----- Information -----
Context: an optimization exercise on an open-source flow, tuned for small area and a short achievable clock period. The choices shown serve that exercise and are no tape-out recipe.
The RTL was checked by simulation tests, not by an equivalence proof against the original design.

==> flow/design.v (excerpt) <==
module DCT #(parameter horizontal = 1) (
  input wire CLK, input wire RST, input wire i_stb,
  input wire [7:0] i_D0, i_D1, i_D2, i_D3, i_D4, i_D5, i_D6, i_D7,
  output wire o_stb,
  output wire signed [15:0] o_D0, o_D1, o_D2, o_D3, o_D4, o_D5, o_D6, o_D7
);
  wire s_1;
  wire c_2;
  wire s_3;
  wire c_4;
  wire s_5;
  wire c_6;
  wire s_7;
  wire c_8;
  wire s_9;
  wire c_10;
  wire s_11;
  wire c_12;
  wire s_13;
  wire c_14;
  wire s_15;
  wire c_16;
  wire w_17;
  wire w_18;
  wire w_19;
  wire w_20;
  wire w_21;
  wire w_22;
  wire w_23;
  wire w_24;
  wire w_25;
  wire w_26;
  wire w_27;
  wire w_28;
  wire w_29;
  wire w_30;
  wire w_31;
  wire w_32;
  wire w_33;
  wire w_34;
  wire w_35;
  wire w_36;
  wire w_37;
  wire w_38;
  wire w_39;
  wire w_40;
  wire n_41;
  wire n_42;
  wire n_43;
  wire n_44;
  wire n_45;
  wire n_46;
  wire n_47;
  wire n_48;
  wire s_49;
  wire c_50;
  wire s_51;
  wire c_52;
  wire s_53;
  wire c_54;
  wire s_55;
  wire c_56;
  wire s_57;
  wire c_58;
  wire s_59;
  wire c_60;
  wire s_61;
  wire c_62;
  wire s_63;
  wire c_64;
  wire w_65;
  wire w_66;
  wire w_67;
  wire w_68;
  wire w_69;
  wire w_70;
  wire w_71;
  wire w_72;
  wire w_73;
  wire w_74;
  wire w_75;
  wire w_76;
  wire w_77;
  wire w_78;
  wire w_79;
  wire w_80;
  wire w_81;
  wire w_82;
  wire w_83;
  wire n_84;
  wire w_85;
  wire w_86;
  wire w_87;
  wire w_88;
  wire w_89;
  wire w_90;
  wire w_91;
  wire n_92;
  wire s_93;
  wire c_94;
  wire s_95;
  wire c_96;
  wire s_97;
  wire c_98;
  wire s_99;
  wire c_100;
  wire s_101;
  wire c_102;
  wire s_103;
  wire c_104;
  wire s_105;
  wire c_106;
  wire s_107;
  wire c_108;
  wire w_109;
  wire w_110;
  ...
For scale: roughly 2,900 cells after synthesis, about 0.035 mm2 of cells after synthesis.
clock: 8.0 ns
lec_check: 0
abc_clock_period_in_ps: 3000
cap_margin: 20
core_margin: 2
core_utilization: 40
cts_cluster_diameter: 90
cts_cluster_size: 24
place_density: 0.6
setup_slack_margin: 5
slew_margin: 20
synth_hierarchical: 1
synth_minimum_keep_size: 0
standard.sh (not shown) runs the stock make flow with config.mk's settings and CLKGATE_MAP_FILE= SYNTH_SCRIPT=/design/flow/synth_recipe.tcl, a recipe that flattens the netlist after the stock synthesis.
==> flow/flow/run.sh <==
#!/bin/bash
# Own layout flow: the standard layout (standard.sh, standard synthesis unchanged),
# with a tighter setup-repair target and plain buffers on the ports.
# Knobs are set in flow/knobs.txt (one make assignment per line).
set -euo pipefail
here=$(pwd)
python3 - "$here" <<'PY'
import sys, shlex
here = sys.argv[1]
s = open(here + '/standard.sh').read()
knobs = [l.strip() for l in open(here + '/flow/knobs.txt') if l.strip() and not l.startswith('#')]
extra = ' '.join(shlex.quote(k) for k in knobs)
s = s.replace('"${@:-finish}"', extra + ' "${@:-finish}"')
open(here + '/standard_own.sh', 'w').write(s)
PY
bash standard_own.sh > "$here/flow_make.log" 2>&1
==> flow/flow/knobs.txt <==
SETUP_SLACK_MARGIN=5.35
BUFFER_PORTS_ARGS=-buffer_cell sky130_fd_sc_hd__buf_1
The first run passed the timing, design-rule and antenna checks.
-----
## Problem to work on
Copy out the lines beginning at the one that contains "open(here + '/standard_own.sh', 'w').write(s)". Stop at the final line of the data, and include it.

## Solution to this task
open(here + '/standard_own.sh', 'w').write(s)
PY
bash standard_own.sh > "$here/flow_make.log" 2>&1
==> flow/flow/knobs.txt <==
SETUP_SLACK_MARGIN=5.35
BUFFER_PORTS_ARGS=-buffer_cell sky130_fd_sc_hd__buf_1
The first run passed the timing, design-rule and antenna checks.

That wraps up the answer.